Now, we can finally define the Robinson-Foulds metric on the space of trees \mathcal{T}. We let d(T_1, T_2) denote the minimum number of applications of the \alpha and \alpha^{-1} operations required to transform T_1 into T_2 (whenever we say that two trees are the same we mean that there exists a label preserving isomorphism).

First, let’s make sure that the distance function is well-defined. We note that any \alpha operation can be reversed via an appropriately chosen \alpha^{-1} operation. Furthermore, it is clear that for any tree T = (V, E) within the |E| \alpha operations we will obtain a tree consisting of a single node with the label \mathcal{X} (representing all taxa) and no edges. Thus, for any two trees T_1, T_2 it follows that we can transform both to the tree with one node, and then apply appropriate inverse transformations, implying that there is a finite (and in fact bounded above by 2|\mathcal{X}|-2) sequence of \alpha, \alpha^{-1} operations that transforms T_1 into T_2 (and vice versa). We will not prove that d(T_1, T_2) is indeed a metric, but the proofs of each of the properties are easy.

Robinson-Foulds metric: properties and caveats

Robinson-Foulds (RF) metric comes with several nice properties which made it ubiquitous in the world of phylogenetic analyses: (1) it can be efficiently computed (linear time in number of taxa via Day, 1985 or approximate solution in sub-linear time), and (2) it has intuitive interpretation as the number of distinct splits between the two trees (for more details see Felsenstein, 2004). However, RF metric also suffers from several issues. First, the placement of a single taxon can easily produce maximum RF distance between two otherwise identical trees. The figure below illustrates this example for two unrooted trees with 5 taxa.

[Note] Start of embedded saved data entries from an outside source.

`config.mk`:
```
export PLATFORM = sky130hd
export DESIGN_NAME = tsls_ctrl
export DESIGN_NICKNAME = d
export VERILOG_FILES = /design/src/hw/rtl/tsls_pkg.sv /design/src/hw/rtl/tsls_ctrl.sv
export SDC_FILE = /design/constraint.sdc
export NUM_CORES = 1
export LEC_CHECK = 0
export ABC_AREA = 0
export ABC_CLOCK_PERIOD_IN_PS = 1500
export BUFFER_PORTS_ARGS = -buffer_cell sky130_fd_sc_hd__buf_2
export CAP_MARGIN = 20
export CORE_AREA = 3 3 45 47
export CTS_CLUSTER_DIAMETER = 120
export DETAILED_ROUTE_END_ITERATION = 16
export DIE_AREA = 0 0 48 50
export PLACE_DENSITY_LB_ADDON = 0.1
export SYNTH_ARGS = -nofsm -noshare
export SYNTH_HDL_FRONTEND = slang
export SYNTH_SLANG_ARGS = --single-unit
export TNS_END_PERCENT = 10
```
`constraint.sdc`:
```
create_clock -name clk -period 1.5 [get_ports clk]
set_clock_uncertainty 0.15 [all_clocks]
set_input_delay 0.3 -clock clk [delete_from_list [all_inputs] [get_ports clk]]
set_output_delay 0.3 -clock clk [all_outputs]
set_load 0.1 [all_outputs]
```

Furthermore, the problem of large RF distances is a general issue with this metric. For example, we have generated 945 rooted trees on 6 taxa, and computed pairwise distance between distinct pairs of trees. The resulting histogram of normalized RF distances is shown below.

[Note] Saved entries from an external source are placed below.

===== src/rtl/core/rgas_pkg.sv =====
// Shared types and constants for the rigid 2D alignment gradient sum unit.
// No dependencies; imported by every other file in rtl/core.
package rgas_pkg;

    localparam int COORD_W      = 24;
    localparam int TRIG_W       = 16;
    localparam int TRIG_FRAC    = 14;
    localparam int SUM_W        = 64;

    // intermediate widths of the datapath
    localparam int PROD_W = COORD_W + TRIG_W;            // coord * trig
    localparam int ROT_W  = PROD_W + 1 - TRIG_FRAC;      // rotated coord
    localparam int OFF_W  = COORD_W + 1;                 // shift - target
    localparam int RES_W  = ROT_W + 1;                   // residual
    localparam int MUL_W  = RES_W + ROT_W;               // residual * rotated
    localparam int DIFF_W = MUL_W + 1;                   // cross product

    localparam int PAIR_Q_DEPTH = 4;
    localparam int PAIR_Q_PTR_W = $clog2(PAIR_Q_DEPTH);
    localparam int PAIR_Q_CNT_W = $clog2(PAIR_Q_DEPTH + 1);

    localparam int APB_ADDR_W = 4;
    localparam int APB_DATA_W = 32;

    typedef enum logic [1:0] {
        REG_COS     = 2'd0,
        REG_SIN     = 2'd1,
        REG_SHIFT_X = 2'd2,
        REG_SHIFT_Y = 2'd3
    } t_reg_idx;

    localparam logic [TRIG_W-1:0] COS_RESET = TRIG_W'(16384);

    typedef struct packed {
        logic [COORD_W-1:0] src_x;
        logic [COORD_W-1:0] src_y;
        logic [COORD_W-1:0] dst_x;
        logic [COORD_W-1:0] dst_y;
        logic               last_point;
    } t_pair;

    // head of the pair queue as seen by the back end
    typedef struct packed {
        logic  valid;
        t_pair pair;
    } t_pair_head;

    typedef struct packed {
        logic [TRIG_W-1:0]  cos_rotation;
        logic [TRIG_W-1:0]  sin_rotation;
        logic [COORD_W-1:0] shift_x;
        logic [COORD_W-1:0] shift_y;
    } t_cfg;

endpackage


===== src/rtl/core/rgas_if.sv =====
// Handshake channels for point pairs in and gradient sums out.
// Depends on rgas_pkg for field widths.
interface rgas_pair_if import rgas_pkg::*; ();
    logic               valid;
    logic               ready;
    logic [COORD_W-1:0] src_x;
    logic [COORD_W-1:0] src_y;
    logic [COORD_W-1:0] dst_x;
    logic [COORD_W-1:0] dst_y;
    logic               last_point;

    modport source (output valid, src_x, src_y, dst_x, dst_y, last_point, input ready);
    modport sink   (input valid, src_x, src_y, dst_x, dst_y, last_point, output ready);
endinterface



===== src/rtl/core/rgas_front.sv =====
// Front end: takes point pairs off the input channel into a short queue.
// Depends on rgas_pkg and rgas_pair_if.
module rgas_front import rgas_pkg::*; (
    input  logic       i_clk,
    input  logic       i_rst_n,
    rgas_pair_if.sink  i_pair,
    input  logic       i_pop,
    output t_pair_head o_head
);

    t_pair                   r_q [PAIR_Q_DEPTH];
    logic [PAIR_Q_PTR_W-1:0] r_wr_ptr;
    logic [PAIR_Q_PTR_W-1:0] r_rd_ptr;
    logic [PAIR_Q_CNT_W-1:0] r_count;
    logic                    push;
    logic                    pop;
    t_pair                   in_pair;

    assign i_pair.ready = (r_count != PAIR_Q_CNT_W'(PAIR_Q_DEPTH));
    assign push         = i_pair.valid && i_pair.ready;
    assign pop          = i_pop && (r_count != '0);

    assign in_pair.src_x      = i_pair.src_x;
    assign in_pair.src_y      = i_pair.src_y;
    assign in_pair.dst_x      = i_pair.dst_x;
    assign in_pair.dst_y      = i_pair.dst_y;
    assign in_pair.last_point = i_pair.last_point;

    always_ff @(posedge i_clk) begin
        if (push) begin
            r_q[r_wr_ptr] <= in_pair;
        end
    end

    always_ff @(posedge i_clk) begin
        if (!i_rst_n) begin
            r_wr_ptr <= '0;
            r_rd_ptr <= '0;
            r_count  <= '0;
        end else begin
            if (push) begin
                r_wr_ptr <= r_wr_ptr + 1'b1;
            end
            if (pop) begin
                r_rd_ptr <= r_rd_ptr + 1'b1;
            end
            case ({push, pop})
                2'b10:   r_count <= r_count + 1'b1;
                2'b01:   r_count <= r_count - 1'b1;
                default: r_count <= r_count;
            endcase
        end
    end

    assign o_head.valid = (r_count != '0);
    assign o_head.pair  = r_q[r_rd_ptr];

endmodule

As we can see more than a third of all distances achieved the maximum possible value. Put differently, if we view the discrete metric as the least informative (everything is distance 1 away from any other point) then RF metric is only slightly better than the discrete one. This obviously presents us with a problem when we want our comparisons to provide a relative ranking of similarity with respect to a reference tree or when we want to use the distances as a tool for comparison between multiple sets of data.

There are a number of refinements of the RF metric which attempt to overcome some of the issues we pointed out above. Of particular interest is recent work of Smith, 2020 in which the author proposes an information theoretic generalization of the RF metric. Key idea in this paper is to use the information content of each split in order to weight its impact on the measured distance. Furthermore, the paper provides a set of comparisons with other generalizations of the RF metric, and as such can serve as a good overview of the topic for readers curious to learn more about the current state of the field.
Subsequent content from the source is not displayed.